1. Scatterplot of weight vs desired weight. Describe the relationship between these two variables.

plot(cdc$weight~ cdc$wtdesire)

There appears to be a positive (potentially linear) relationship between the two variables.

2. New variable: the difference between desired weight (wtdesire) and current weight (weight).

Create this new variable by subtracting the two columns in the data frame and assigning them to a new object called wdiff.

wdiff = cdc$wtdesire- cdc$weight

3. What type of data is wdiff?

If an observation wdiff is 0, what does this mean about the person’s weight and desired weight.

What if wdiff is positive or negative?

wdiff is a discrete variable. If the observation of wdiff is 0, that indicates that the subject has reached their desired weight goal. If wdiff is negative, the individual must lose weight to reach their desired goal, while if wdiff is positive, the individual must gain weight instead.

4.Describe the distribution of wdiff in terms of its center, shape, and spread, including any plots you use.

What does this tell us about how people feel about their current weight?

summary(wdiff)

##    Min. 1st Qu.  Median    Mean 3rd Qu.    Max. 
## -300.00  -21.00  -10.00  -14.59    0.00  500.00

hist(wdiff, breaks = 100, xlim = range(-200:200))

boxplot(wdiff)

boxplot(wdiff, outline = F)

The summary statistics show that, on average, subjects desired to lose approximately 15 pounds. The histogram shows (through being mostly left skewed) that is more a tendency for subjects to desire losing weight than gaining it. The boxplot including outliers (first boxplot) showed that the average subject was slightly more likely to desired to lose weight to reach their goal, however removing outliers (second boxplot) showed that the average subject is far more likely to desire losing weight than gaining some to reach their goal (indicated by both the IQ range and the lower mean).

5.Using numerical summaries and a side-by-side box plot, determine if men tend to view their weight differently than women.

wdiff_gen = data.frame(cdc$gender,wdiff)
# summaries
diff_fem = subset(wdiff_gen, cdc$gender == "f")
diff_male = subset(wdiff_gen, cdc$gender == "m")
summary(diff_fem)

##  cdc.gender     wdiff        
##  m:    0    Min.   :-300.00  
##  f:10431    1st Qu.: -27.00  
##             Median : -10.00  
##             Mean   : -18.15  
##             3rd Qu.:   0.00  
##             Max.   :  83.00

summary(diff_male)

##  cdc.gender     wdiff        
##  m:9569     Min.   :-300.00  
##  f:   0     1st Qu.: -20.00  
##             Median :  -5.00  
##             Mean   : -10.71  
##             3rd Qu.:   0.00  
##             Max.   : 500.00

# boxplot
boxplot(wdiff_gen$wdiff ~ cdc$gender, outline = F)

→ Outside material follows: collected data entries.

Source: an optimization exercise on an open RTL-to-GDS flow (aim: small area, a short achievable clock period and few clock cycles). Production flows keep margins and buffers that such runs may drop. In this exercise RTL edits were held to simulation tests only and were not proved equivalent to the original. Power and IR drop assume default switching activity.

==> design.v <==
module lwc_spe (
    input  wire       clk,
    input  wire       rst,             
    input  wire       req_valid,
    output wire       req_ready,
    input  wire [1:0] req_op,          
    input  wire [7:0] req_in_len,
    input  wire [7:0] req_key_len,
    input  wire [7:0] req_ad_len,
    input  wire [7:0] req_nonce_len,   
    output reg  [1:0] buf_sel,         
    output reg  [7:0] buf_addr,
    input  wire [7:0] buf_data,
    output wire       res_valid,
    input  wire       res_ready,
    output wire [7:0] res_data,
    output wire       rsp_valid,
    input  wire       rsp_ready,
    output reg        rsp_ok,
    output reg  [3:0] rsp_err_class,
    output reg  [3:0] rsp_err_stage,
    output reg  [7:0] rsp_err_code,
    output wire       rsp_err_known,
    output reg        rsp_trace_valid,
    output reg        rsp_flags_valid,
    output reg        rsp_key_is_done,
    output reg        rsp_input_min_len,
    output wire       tx_valid,
    input  wire       tx_ready,
    output reg  [7:0] tx_data,
    output wire       tx_last,
    output wire       link_flush,
    input  wire       rx_valid,
    output wire       rx_ready,
    input  wire [7:0] rx_data,
    input  wire       rx_last,
    input  wire       rx_empty,        
    output wire       inst_arm,
    output wire       cap_req,
    input  wire       cap_done,
    input  wire       cap_timeout,
    output wire       inst_trace,
    output wire       ent_req,
    input  wire [7:0] ent_data
);
    localparam [7:0] MAX_INPUT_LEN  = 8'd200;
    localparam [7:0] KEY_LEN        = 8'd32;
    localparam [7:0] MAX_AD_LEN     = 8'd160;
    localparam [4:0] NONCE_LEN      = 5'd16;
    localparam [7:0] CHUNK_SIZE     = 8'd100;
    localparam [8:0] MAX_RESULT_LEN = 9'd128;
    localparam [1:0] OP_ENC = 2'd0, OP_DEC = 2'd1, OP_HASH = 2'd2, OP_STATUS = 2'd3;
    localparam [7:0] T_I = 8'h69, T_K = 8'h6B, T_A = 8'h61, T_P = 8'h70, T_H = 8'h68,
                     T_S = 8'h73, T_R = 8'h72, T_E = 8'h65, T_T = 8'h74;
    localparam [3:0] C_PROTOCOL = 4'd1, C_CONFIG_LENGTH = 4'd2, C_LOCAL_TIMEOUT = 4'd3,
                     C_UNEXPECTED_TAG = 4'd4, C_RESULT_LENGTH = 4'd5,
                     C_INSTRUMENT_TIMEOUT = 4'd6, C_MALFORMED_FRAME = 4'd7,
                     C_RESULT_OVERFLOW = 4'd9, C_ERROR_FRAME_ZERO = 4'd10;
    localparam [3:0] G_SET_INPUT = 4'd1, G_SET_KEY = 4'd2, G_SET_AD = 4'd3,
                     G_PERFORM = 4'd4, G_FETCH_RESULT = 4'd5, G_FINAL_ACK = 4'd6,
                     G_STATUS_QUERY = 4'd7, G_STATUS_ACK = 4'd8, G_CAPTURE = 4'd9;
    localparam [3:0] M_FLUSH = 4'd0, M_UP_IN = 4'd1, M_UP_KEY = 4'd2, M_UP_AD = 4'd3,
                     M_NONCE = 4'd4, M_ARM = 4'd5, M_PERFORM = 4'd6, M_DRAIN = 4'd7,
                     M_FINAL_ACK = 4'd8, M_CAPTURE = 4'd9, M_TRACE = 4'd10,
                     M_COMPLETE = 4'd11, M_SEND_STATUS = 4'd12, M_READ_STATUS = 4'd13,
                     M_STATUS_ACK = 4'd14;
    localparam [3:0] S_IDLE = 4'd0, S_DISPATCH = 4'd1, S_FLUSH = 4'd2, S_CHECK = 4'd3,
                     S_TX = 4'd4, S_RX = 4'd5, S_EVAL = 4'd6, S_NONCE = 4'd7,
                     S_ARM = 4'd8, S_CAPTURE = 4'd9, S_TRACE = 4'd10,
                     S_RESULT = 4'd11, S_RSP = 4'd12;
    localparam PH_CLEAR = 1'b0, PH_APPEND = 1'b1;
    localparam [1:0] RK_ACK = 2'd0, RK_DRAIN = 2'd1, RK_STATUS = 2'd2;
    localparam [1:0] SRC_NONE = 2'd0, SRC_BUF = 2'd1, SRC_NONCE_REG = 2'd2;
    function [3:0] program_step;
        input [1:0] op;
        input [3:0] pc;
        begin
            program_step = M_COMPLETE;
            case (op)
                OP_ENC: case (pc)
                    4'd0: program_step = M_FLUSH;
                    4'd1: program_step = M_UP_IN;
                    4'd2: program_step = M_UP_KEY;
                    4'd3: program_step = M_UP_AD;
                    4'd4: program_step = M_NONCE;
                    4'd5: program_step = M_ARM;
                    4'd6: program_step = M_PERFORM;
                    4'd7: program_step = M_DRAIN;
                    4'd8: program_step = M_FINAL_ACK;
                    4'd9: program_step = M_CAPTURE;
                    4'd10: program_step = M_TRACE;
                    default: program_step = M_COMPLETE;
                endcase
                OP_DEC: case (pc)
                    4'd0: program_step = M_FLUSH;
                    4'd1: program_step = M_UP_IN;
                    4'd2: program_step = M_UP_KEY;
                    4'd3: program_step = M_UP_AD;
                    4'd4: program_step = M_NONCE;
                    4'd5: program_step = M_PERFORM;
                    4'd6: program_step = M_DRAIN;
                    4'd7: program_step = M_FINAL_ACK;
                    default: program_step = M_COMPLETE;
                endcase
                OP_HASH: case (pc)
                    4'd0: program_step = M_FLUSH;
                    4'd1: program_step = M_UP_IN;
                    4'd2: program_step = M_ARM;
                    4'd3: program_step = M_PERFORM;
                    4'd4: program_step = M_DRAIN;
                    4'd5: program_step = M_FINAL_ACK;
                    4'd6: program_step = M_CAPTURE;
                    4'd7: program_step = M_TRACE;
                    default: program_step = M_COMPLETE;
                endcase
                default: case (pc)
                    4'd0: program_step = M_FLUSH;
                    4'd1: program_step = M_SEND_STATUS;
                    4'd2: program_step = M_READ_STATUS;
                    4'd3: program_step = M_STATUS_ACK;
                    default: program_step = M_COMPLETE;
                endcase
            endcase
        end
    endfunction
    reg  [3:0] st;
    reg  [1:0] op;
    reg  [3:0] pc;
    reg  [3:0] macro;         
    reg  [7:0] in_len, key_len, ad_len, nonce_len;
    reg  [7:0] nonce_reg [0:15];
    reg  [4:0] ent_cnt;
    reg  [1:0] role;          
    reg        seg_phase;
    reg  [7:0] seg_off;
    reg  [7:0] tx_cmd, tx_scmd, tx_len, tx_base;
    reg  [1:0] tx_src;
    reg  [8:0] tx_idx;
    reg  [1:0] rk;
    reg  [7:0] raw_cnt;       
    reg  [7:0] rx_cmd, rx_b3, rx_b4;
    reg  [7:0] d1, d2;        
    reg        rx_filled;
    reg  [7:0] rx_len;        
    reg  [7:0] pay_cnt;       
    reg        ovf;
    reg  [7:0] res_mem [0:127];
    reg  [8:0] res_len;
    reg  [7:0] nchunk;
    reg  [8:0] res_idx;
    reg [7:0] role_len, role_max, role_tag;
    reg [3:0] role_stage;
    always @(*) begin
        case (role)
            2'd0: begin role_len = in_len;  role_max = MAX_INPUT_LEN; role_tag = T_I; role_stage = G_SET_INPUT; end
            2'd1: begin role_len = key_len; role_max = KEY_LEN;       role_tag = T_K; role_stage = G_SET_KEY;   end
            default: begin role_len = ad_len; role_max = MAX_AD_LEN;  role_tag = T_A; role_stage = G_SET_AD;    end
        endcase
    end
    wire [7:0] remaining = role_len - seg_off;
    wire [7:0] chunk     = (remaining > CHUNK_SIZE) ? CHUNK_SIZE : remaining;
    reg [3:0] cur_stage;
    always @(*) begin
        case (macro)
            M_UP_IN:       cur_stage = G_SET_INPUT;
            M_UP_KEY:      cur_stage = G_SET_KEY;
            M_UP_AD:       cur_stage = G_SET_AD;
            M_PERFORM:     cur_stage = G_PERFORM;
            M_DRAIN:       cur_stage = G_FETCH_RESULT;
            M_FINAL_ACK:   cur_stage = G_FINAL_ACK;
            M_SEND_STATUS: cur_stage = G_STATUS_QUERY;
            M_READ_STATUS: cur_stage = G_STATUS_QUERY;
            M_STATUS_ACK:  cur_stage = G_STATUS_ACK;
            M_CAPTURE:     cur_stage = G_CAPTURE;
            default:       cur_stage = 4'd0;
        endcase
    end
    assign req_ready  = (st == S_IDLE);
    assign link_flush = (st == S_FLUSH);
    assign inst_arm   = (st == S_ARM);
    assign inst_trace = (st == S_TRACE);
    assign cap_req    = (st == S_CAPTURE);
    assign ent_req    = (st == S_NONCE) && (nonce_len == 8'd0) && (ent_cnt != NONCE_LEN);
    assign rx_ready   = (st == S_RX);
    assign tx_valid   = (st == S_TX);
    assign tx_last    = (tx_idx == {1'b0, tx_len} + 9'd2);
    assign res_valid  = (st == S_RESULT) && (res_idx != res_len);
    assign res_data   = res_mem[res_idx[6:0]];
    assign rsp_valid  = (st == S_RSP);
    assign rsp_err_known = (rsp_err_class == C_PROTOCOL) &&
                           (rsp_err_code >= 8'h01) && (rsp_err_code <= 8'h05);
    wire [8:0] pay_idx = tx_idx - 9'd3;
    always @(*) begin
        buf_sel  = (tx_src == SRC_BUF && macro == M_PERFORM) ? 2'd3 : role;
        buf_addr = tx_base + pay_idx[7:0];
        case (tx_idx)
            9'd0:    tx_data = tx_cmd;
            9'd1:    tx_data = tx_scmd;
            9'd2:    tx_data = tx_len;
            default: tx_data = (tx_src == SRC_NONCE_REG) ? nonce_reg[pay_idx[3:0]] : buf_data;
        endcase
    end
    wire       rx_beat  = rx_valid && rx_ready;
    wire       rx_end   = rx_beat && (rx_empty || rx_last);
    wire [8:0] wr_pos   = res_len + {1'b0, pay_cnt};
    integer i;
    task fail;
        input [3:0] cls;
        input [3:0] stg;
        input [7:0] code;
        begin
            rsp_ok        <= 1'b0;
            rsp_err_class <= cls;
            rsp_err_stage <= stg;
            rsp_err_code  <= code;
            rsp_trace_valid   <= 1'b0;
            rsp_flags_valid   <= 1'b0;
            rsp_key_is_done   <= 1'b0;
            rsp_input_min_len <= 1'b0;
            st <= S_RSP;
        end
    endtask
    task advance;
        begin
            pc <= pc + 4'd1;
            st <= S_DISPATCH;
        end
    endtask
    task start_read;
        input [1:0] kind;
        begin
            rk        <= kind;
            raw_cnt   <= 8'd0;
            rx_cmd    <= 8'd0;
            rx_b3     <= 8'd0;
            rx_b4     <= 8'd0;
            pay_cnt   <= 8'd0;
            ovf       <= 1'b0;
            st        <= S_RX;
        end
    endtask
    task start_send;
        input [7:0] cmd;
        input [7:0] scmd;
        input [7:0] len;
        input [1:0] src;
        input [7:0] base;
        begin
            tx_cmd  <= cmd;
            tx_scmd <= scmd;
            tx_len  <= len;
            tx_src  <= src;
            tx_base <= base;
            tx_idx  <= 9'd0;
            st      <= S_TX;
        end
    endtask
    always @(posedge clk) begin
        if (rst) begin
            st <= S_IDLE;
            op <= 2'd0;
            pc <= 4'd0;
            macro <= M_FLUSH;
            role <= 2'd0;
            seg_phase <= PH_CLEAR;
            seg_off <= 8'd0;
            tx_idx <= 9'd0;
            tx_len <= 8'd0;
            tx_base <= 8'd0;
            tx_src <= SRC_NONE;
            res_len <= 9'd0;
            res_idx <= 9'd0;
            nchunk <= 8'd0;
            ent_cnt <= 5'd0;
            rsp_ok <= 1'b0;
            rsp_err_class <= 4'd0;
            rsp_err_stage <= 4'd0;
            rsp_err_code <= 8'd0;
            rsp_trace_valid <= 1'b0;
            rsp_flags_valid <= 1'b0;
            rsp_key_is_done <= 1'b0;
            rsp_input_min_len <= 1'b0;
        end else begin
            case (st)
            S_IDLE: if (req_valid) begin
                op        <= req_op;
                in_len    <= req_in_len;
                key_len   <= req_key_len;
                ad_len    <= req_ad_len;
                nonce_len <= req_nonce_len;
                pc        <= 4'd0;
                res_len   <= 9'd0;
                nchunk    <= 8'd0;
                rsp_ok        <= 1'b0;
                rsp_err_class <= 4'd0;
                rsp_err_stage <= 4'd0;
                rsp_err_code  <= 8'd0;
                rsp_trace_valid   <= 1'b0;
                rsp_flags_valid   <= 1'b0;
                rsp_key_is_done   <= 1'b0;
                rsp_input_min_len <= 1'b0;
                st <= S_DISPATCH;
            end
            S_DISPATCH: begin
                macro <= program_step(op, pc);
                case (program_step(op, pc))
                    M_FLUSH:  st <= S_FLUSH;
                    M_UP_IN:  begin role <= 2'd0; seg_off <= 8'd0; st <= S_CHECK; end
                    M_UP_KEY: begin role <= 2'd1; seg_off <= 8'd0; st <= S_CHECK; end
                    M_UP_AD:  begin role <= 2'd2; seg_off <= 8'd0; st <= S_CHECK; end
                    M_NONCE:  begin ent_cnt <= 5'd0; st <= S_NONCE; end
                    M_ARM:    st <= S_ARM;
                    M_PERFORM: begin
                        if (op == OP_HASH)
                            start_send(T_H, 8'h00, 8'd0, SRC_NONE, 8'd0);
                        else if (nonce_len == 8'd0)
                            start_send(T_P, (op == OP_ENC) ? 8'h01 : 8'h00,
                                       {3'd0, NONCE_LEN}, SRC_NONCE_REG, 8'd0);
                        else
                            start_send(T_P, (op == OP_ENC) ? 8'h01 : 8'h00,
                                       nonce_len, SRC_BUF, 8'd0);
                    end
                    M_DRAIN: begin
                        res_len <= 9'd0;
                        nchunk  <= 8'd0;
                        start_read(RK_DRAIN);
                    end
                    M_FINAL_ACK:   start_read(RK_ACK);
                    M_CAPTURE:     st <= S_CAPTURE;
                    M_TRACE:       st <= S_TRACE;
                    M_SEND_STATUS: start_send(T_S, 8'h00, 8'd0, SRC_NONE, 8'd0);
                    M_READ_STATUS: start_read(RK_STATUS);
                    M_STATUS_ACK:  start_read(RK_ACK);
                    default: begin
                        rsp_ok <= 1'b1;
                        rsp_trace_valid <= (op == OP_ENC) || (op == OP_HASH);
                        rsp_flags_valid <= (op == OP_STATUS);
                        res_idx <= 9'd0;
                        if (op == OP_STATUS) begin
                            res_len <= 9'd0;
                            st <= S_RSP;
                        end else begin
                            st <= S_RESULT;
                        end
                    end
                endcase
            end
            S_FLUSH: advance();
            S_ARM: advance();
            S_TRACE: advance();
            S_CHECK: begin
                if (role_len > role_max) begin
                    fail(C_CONFIG_LENGTH, role_stage, 8'h00);
                end else begin
                    seg_phase <= PH_CLEAR;
                    start_send(role_tag, 8'h01, 8'd0, SRC_NONE, 8'd0);
                end
            end
            S_NONCE: begin
                if (nonce_len != 8'd0 || ent_cnt == NONCE_LEN) begin
                    advance();
                end else begin
                    nonce_reg[ent_cnt[3:0]] <= ent_data;
                    ent_cnt <= ent_cnt + 5'd1;
                end
            end
            S_TX: if (tx_ready) begin
                tx_idx <= tx_idx + 9'd1;
                if (tx_last) begin
                    case (macro)
                        M_PERFORM:     advance();
                        M_SEND_STATUS: advance();
                        default: begin
                            if (seg_phase == PH_APPEND)
                                seg_off <= seg_off + tx_len;
                            start_read(RK_ACK);
                        end
                    endcase
                end
            end
            S_RX: if (rx_beat) begin
                if (rx_empty) begin
                    rx_filled <= 1'b0;
                    rx_len    <= 8'd0;
                    st        <= S_EVAL;
                end else begin
                    if (raw_cnt != 8'hFF)
                        raw_cnt <= raw_cnt + 8'd1;
                    if (raw_cnt == 8'd1) rx_cmd <= rx_data;
                    if (raw_cnt == 8'd3) rx_b3  <= rx_data;
                    if (raw_cnt == 8'd4) rx_b4  <= rx_data;
                    d1 <= rx_data;
                    d2 <= d1;
                    if (rk == RK_DRAIN && rx_cmd == T_R && raw_cnt >= 8'd5) begin
                        if (wr_pos < MAX_RESULT_LEN) begin
                            res_mem[wr_pos[6:0]] <= d2;
                            pay_cnt <= pay_cnt + 8'd1;
                        end else begin
                            ovf <= 1'b1;
                        end
                    end
                    if (rx_last) begin
                        rx_filled <= (raw_cnt >= 8'd3);
                        rx_len    <= (raw_cnt == 8'hFF) ? 8'hFF : raw_cnt + 8'd1;
                        st        <= S_EVAL;
                    end
                end
            end
            S_EVAL: begin
                if (!rx_filled) begin
                    fail(C_LOCAL_TIMEOUT, cur_stage, 8'h00);
                end else begin
                    case (rk)
                    RK_ACK: begin
                        if (rx_cmd != T_E)
                            fail(C_UNEXPECTED_TAG, cur_stage, rx_cmd);
                        else if (rx_len < 8'd6)
                            fail(C_MALFORMED_FRAME, cur_stage, rx_cmd);
                        else if (rx_b3 != 8'h00)
                            fail(C_PROTOCOL, cur_stage, rx_b3);
                        else if (macro == M_UP_IN || macro == M_UP_KEY || macro == M_UP_AD) begin
                            if (seg_off == role_len) begin
                                advance();
                            end else begin
                                seg_phase <= PH_APPEND;
                                start_send(role_tag, 8'h00, chunk, SRC_BUF, seg_off);
                            end
                        end else begin
                            advance();
                        end
                    end
                    RK_DRAIN: begin
                        case (rx_cmd)
                        T_R: begin
                            if (ovf) begin
                                fail(C_RESULT_OVERFLOW, G_FETCH_RESULT, T_R);
                            end else begin
                                res_len <= res_len + {1'b0, pay_cnt};
                                nchunk  <= nchunk + 8'd1;
                                start_read(RK_DRAIN);
                            end
                        end
                        T_T: begin
                            if (rx_len < 8'd6)
                                fail(C_MALFORMED_FRAME, G_FETCH_RESULT, T_T);
                            else if (rx_b3 != nchunk)
                                fail(C_RESULT_LENGTH, G_FETCH_RESULT, rx_b3);
                            else
                                advance();
                        end
                        T_E: begin
                            if (rx_len < 8'd6)
                                fail(C_MALFORMED_FRAME, G_FETCH_RESULT, T_E);
                            else if (rx_b3 != 8'h00)
                                fail(C_PROTOCOL, G_FETCH_RESULT, rx_b3);
                            else
                                fail(C_ERROR_FRAME_ZERO, G_FETCH_RESULT, 8'h00);
                        end
                        default: fail(C_UNEXPECTED_TAG, G_FETCH_RESULT, rx_cmd);
                        endcase
                    end
                    default: begin
                        case (rx_cmd)
                        T_R: begin
                            if (rx_len < 8'd7) begin
                                fail(C_MALFORMED_FRAME, G_STATUS_QUERY, T_R);
                            end else begin
                                rsp_key_is_done   <= (rx_b3 != 8'h00);
                                rsp_input_min_len <= (rx_b4 != 8'h00);
                                advance();
                            end
                        end
                        T_E: begin
                            if (rx_len < 8'd6)
                                fail(C_MALFORMED_FRAME, G_STATUS_QUERY, T_E);
                            else if (rx_b3 != 8'h00)
                                fail(C_PROTOCOL, G_STATUS_QUERY, rx_b3);
                            else
                                fail(C_ERROR_FRAME_ZERO, G_STATUS_QUERY, 8'h00);
                        end
                        default: fail(C_UNEXPECTED_TAG, G_STATUS_QUERY, rx_cmd);
                        endcase
                    end
                    endcase
                end
            end
            S_CAPTURE: if (cap_done) begin
                if (cap_timeout)
                    fail(C_INSTRUMENT_TIMEOUT, G_CAPTURE, 8'h00);
                else
                    advance();
            end
            S_RESULT: begin
                if (res_idx == res_len)
                    st <= S_RSP;
                else if (res_ready)
                    res_idx <= res_idx + 9'd1;
            end
            S_RSP: if (rsp_ready) st <= S_IDLE;
            default: st <= S_IDLE;
            endcase
        end
    end
endmodule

It appears that women desire to lose weight more than men and women also have a larger wdiff than men, which could potentially mean that women may feel more strongly about their weight goals or even set more difficult-to-achieve goals than men.

6. Find the mean and standard deviation of weight and determine what proportion of the weights are within one standard deviation of the mean.

# mean and stand. dev.
mean_weight = mean(cdc$weight)
mean_weight

## [1] 169.683

sd_weight = sd(cdc$weight)
sd_weight

## [1] 40.08097

# one standard deviation from mean
prop_stdev = subset(cdc, cdc$weight<(mean_weight+sd_weight) & cdc$weight>(mean_weight-sd_weight))
dim(prop_stdev)/20000

## [1] 0.70760 0.00045

Approximately 70.76% of subjects’ weight was withing one standard deviation of the mean (169.683).